When one thinks of the operas that would be well-suited for a children’s production, Jacques Offenbach’s operetta Orpheus in the Underworld is not the first work that springs to mind. The satirical work, most often performed in its four-scene version from 1858 that brought fame to the composer and laid the groundwork for a new musical style, deals with a dysfunctional marriage, a philandering upper class, and bacchanalian revelry – all of it layered with social and political criticism and sophisticated musical references. Yet Oper Köln's performance of the work, tailored for children seven and older, proved that Orpheus can be made accessible to young audiences while still being clever enough for adults and not sacrificing the work’s humor and musical integrity. Orpheus captured the entire audience through its tight and engaging drama, superb ensemble cohesion, convincing comic acting and first class singing, not to mention its pleasing visual consistency through design elements.

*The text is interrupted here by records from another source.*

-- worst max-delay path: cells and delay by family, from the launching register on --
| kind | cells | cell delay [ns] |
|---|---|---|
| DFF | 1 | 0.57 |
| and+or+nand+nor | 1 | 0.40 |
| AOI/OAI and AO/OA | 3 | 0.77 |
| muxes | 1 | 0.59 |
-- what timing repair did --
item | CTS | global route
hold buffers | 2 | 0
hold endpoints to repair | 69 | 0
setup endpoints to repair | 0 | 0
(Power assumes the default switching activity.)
$ cat config.mk
export PLATFORM = sky130hd
export DESIGN_NAME = ber_aligner
export DESIGN_NICKNAME = d
export VERILOG_FILES = /design/src/rtl/ber_aligner.sv
export SDC_FILE = /design/constraint.sdc
export NUM_CORES = 1
export LEC_CHECK = 0
export CORE_ASPECT_RATIO = 0.75
export CORE_UTILIZATION = 50
export CTS_CLUSTER_DIAMETER = 120
export DETAILED_ROUTE_END_ITERATION = 10
export PLACE_DENSITY = 0.68
export REMOVE_ABC_BUFFERS = 1
export SLEW_MARGIN = 20
export SYNTH_ARGS = -nofsm -noshare
export SYNTH_HDL_FRONTEND = slang
export SYNTH_SLANG_ARGS = --single-unit
$ cat constraint.sdc
create_clock -name clk -period 10.45 [get_ports clk]
set_input_delay 1.5675 -clock clk [delete_from_list [all_inputs] [get_ports clk]]
set_output_delay 1.5675 -clock clk [all_outputs]
set_load 0.1 [all_outputs]
$ cat src/rtl/ber_aligner.sv
// Receive-side PRBS checker: sweeps candidate latencies between the local reference (sx)
// and the sliced data (dx), locks on the first error-free or least-error delay, then counts bits/errors.
module ber_aligner #(
  parameter int MAX_DELAY  = 511,
  parameter int SEARCH_LEN = 511,
  parameter int CNT_W      = 64
) (
  input  logic                           clk,
  input  logic                           rst,
  input  logic                           enable,
  input  logic                           sx,
  input  logic                           dx,
  output logic                           o_locked,
  output logic [$clog2(MAX_DELAY+1)-1:0] o_delay,
  output logic [CNT_W-1:0]               o_bit_count,
  output logic [CNT_W-1:0]               o_err_count,
  output logic                           error_flag
);
  localparam int DLY_W = $clog2(MAX_DELAY+1);
  localparam int WIN_W = $clog2(SEARCH_LEN+1);

  typedef enum logic {SEARCH, MEASURE} state_t;

  state_t               state_q, state_d;
  logic [MAX_DELAY-1:0] sr_q, sr_d;
  logic [DLY_W-1:0]     delay_q, delay_d, best_q, best_d;
  logic [WIN_W-1:0]     win_cnt_q, win_cnt_d, win_err_q, win_err_d, min_err_q, min_err_d;
  logic [WIN_W-1:0]     total;
  logic                 locked_q, locked_d, flag_q, flag_d;
  logic [CNT_W-1:0]     bit_q, bit_d, err_q, err_d;
  logic [MAX_DELAY:0]   taps;
  logic                 e;

  function automatic logic [CNT_W-1:0] sat_inc(input logic [CNT_W-1:0] v, input logic inc);
    if (inc && (v != {CNT_W{1'b1}})) return v + CNT_W'(1);
    return v;
  endfunction

  // Tap 0 is the live reference bit; tap d is sx from d enables ago.
  assign taps = {sr_q, sx};
  assign e    = dx ^ taps[delay_q];

  always_comb begin
    state_d   = state_q;
    sr_d      = sr_q;
    delay_d   = delay_q;
    best_d    = best_q;
    win_cnt_d = win_cnt_q;
    win_err_d = win_err_q;
    min_err_d = min_err_q;
    locked_d  = locked_q;
    bit_d     = bit_q;
    err_d     = err_q;
    flag_d    = flag_q;
    total     = '0;
    if (enable) begin
      sr_d = {sr_q[MAX_DELAY-2:0], sx};
      case (state_q)
        SEARCH: begin
          win_cnt_d = win_cnt_q + WIN_W'(1);
          win_err_d = win_err_q + WIN_W'(e);
          if (win_cnt_q == WIN_W'(SEARCH_LEN-1)) begin
            total = win_err_q + WIN_W'(e);
            if (total == '0) begin
              state_d  = MEASURE;
              locked_d = 1'b1;
            end else begin
              if (total < min_err_q) begin
                min_err_d = total;
                best_d    = delay_q;
              end
              if (delay_q == DLY_W'(MAX_DELAY)) begin
                // best_d already folds in this final window's result
                state_d  = MEASURE;
                locked_d = 1'b1;
                delay_d  = best_d;
              end else begin
                delay_d   = delay_q + DLY_W'(1);
                win_cnt_d = '0;
                win_err_d = '0;
              end
            end
          end
        end
        MEASURE: begin
          bit_d = sat_inc(bit_q, 1'b1);
          err_d = sat_inc(err_q, e);
        end
        default: state_d = SEARCH;
      endcase
      flag_d = !locked_d || (err_d != '0);
    end
  end

  always_ff @(posedge clk or negedge rst) begin
    if (!rst) begin
      state_q   <= SEARCH;
      sr_q      <= '0;
      delay_q   <= '0;
      best_q    <= '0;
      win_cnt_q <= '0;
      win_err_q <= '0;
      min_err_q <= '1;
      locked_q  <= 1'b0;
      bit_q     <= '0;
      err_q     <= '0;
      flag_q    <= 1'b1;
    end else begin
      state_q   <= state_d;
      sr_q      <= sr_d;
      delay_q   <= delay_d;
      best_q    <= best_d;
      win_cnt_q <= win_cnt_d;
      win_err_q <= win_err_d;
      min_err_q <= min_err_d;
      locked_q  <= locked_d;
      bit_q     <= bit_d;
      err_q     <= err_d;
      flag_q    <= flag_d;
    end
  end

  assign o_locked    = locked_q;
  assign o_delay     = delay_q;
  assign o_bit_count = bit_q;
  assign o_err_count = err_q;
  assign error_flag  = flag_q;
endmodule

In one of the cavernous black halls of the Staatenhaus, the scenic design team lead by Brigitta Gillessen created an intimate and surprisingly versatile setting that easily brought the audience into the production itself. Viewers sat on either side of a V-shaped stage placed between a chamber section from the Gürzenich Orchestra elevated atop a broad rear platform and a television crowning the V’s point. Elisabeth Vogetseder’s garish sparkly grey-pink curtaining and the reoccurring chequered blazers and pants also helped squarely place the action in the 1950s, which fit the themes of Eurydice as a repressed housewife and Mount Olympus' gods as an upper-middle class bored by its mores.

The opening confrontation between a frustrated Eurydice, wonderfully sung by Maria Isabel Segarra with a fluid, agile and pleasantly-penetrant voice, and her violin-playing husband Orpheus, the superbly comic Dino Lüthy who added the right touch of ridiculousness to his round-toned and soothing tenor voice by tossing his curly locks, set a high opening bar that the rest of the cast only raised. These two, as most of the rest of the cast, were members of the opera’s international studio for young professionals; an exception was Matthias Hoffmann, who as Aristeus/Pluto exuded a devious ease that was natural both vocally and physically. Particularly he and Segarra would reach the furthest rows of a mainstage house with their readable but unaffected gestures and resonant sound. Judith Thielsen gave a solid performance as Juno, singing and smooching her way through the kissing aria in the final act with an expressive fervour and musical clarity that made one wish more could have been heard from her. Yunus Schahinger sang a likeable Jupiter while Hoeup Choi as Mercury delighted with a sweet timbre and appropriately fleet feet that he put to use with a cartwheel in the “Galop Infernal”, the operetta’s most famous passage commonly known as the “Can-Can”, where Athol Farmer’s clever choreography saved them from petering out by having them lie on their backs and kick in the air.

The decision to match another return of the famous chorus with a flurry of arms pounding on the chest of a passed-out Styx (a humorous Alexander Fedin in a washed-up, Liberace-style getup) was well-motivated comic brilliance. The orchestra, conducted by Rainer Mühlbach, kept the tempo upbeat but steady, and while the score sometimes lacked the wild debauchery that scandalized many 19th-century audiences, the touch of restraint kept the orchestra from over-powering the small cast in the large space. Uwe Sochaczewsky's adaptation never felt thin and had stand-out moments of colour, particularly through the use of muted brass and decorative piccolo. More could have been made of the musical quotations of Offenbach’s predecessor – Gluck’s revered Orpheus – through greater exaggerated of the plaintive sound, but the singer-conductor interaction in calling up the “Che faro” melody nodded in acknowledgement to the connoisseurs in the audience.

Director Elena Tzavara’s text setting was snappy and rapidly-paced, making the roughly hour-long work move steadily without feeling rushed. It delighted the schoolchildren by allowing numerous opportunities for audience interaction, which they wholeheartedly took up, without ever losing the critical humour that originally took aim at Offenbach’s contemporaries in the Second French Empire. The production lampooned haute couture fashion, “fake news” and – of course – the typically moralizing presence of Public Opinion, slickly spoken by Ralph Caspars. In a twist fitting to the current debates on the power balances between men and women, Eurydice rejected the final options proposed for her by the male protagonists, announcing her own agency and being subsequently rewarded for this with her own TV talk show.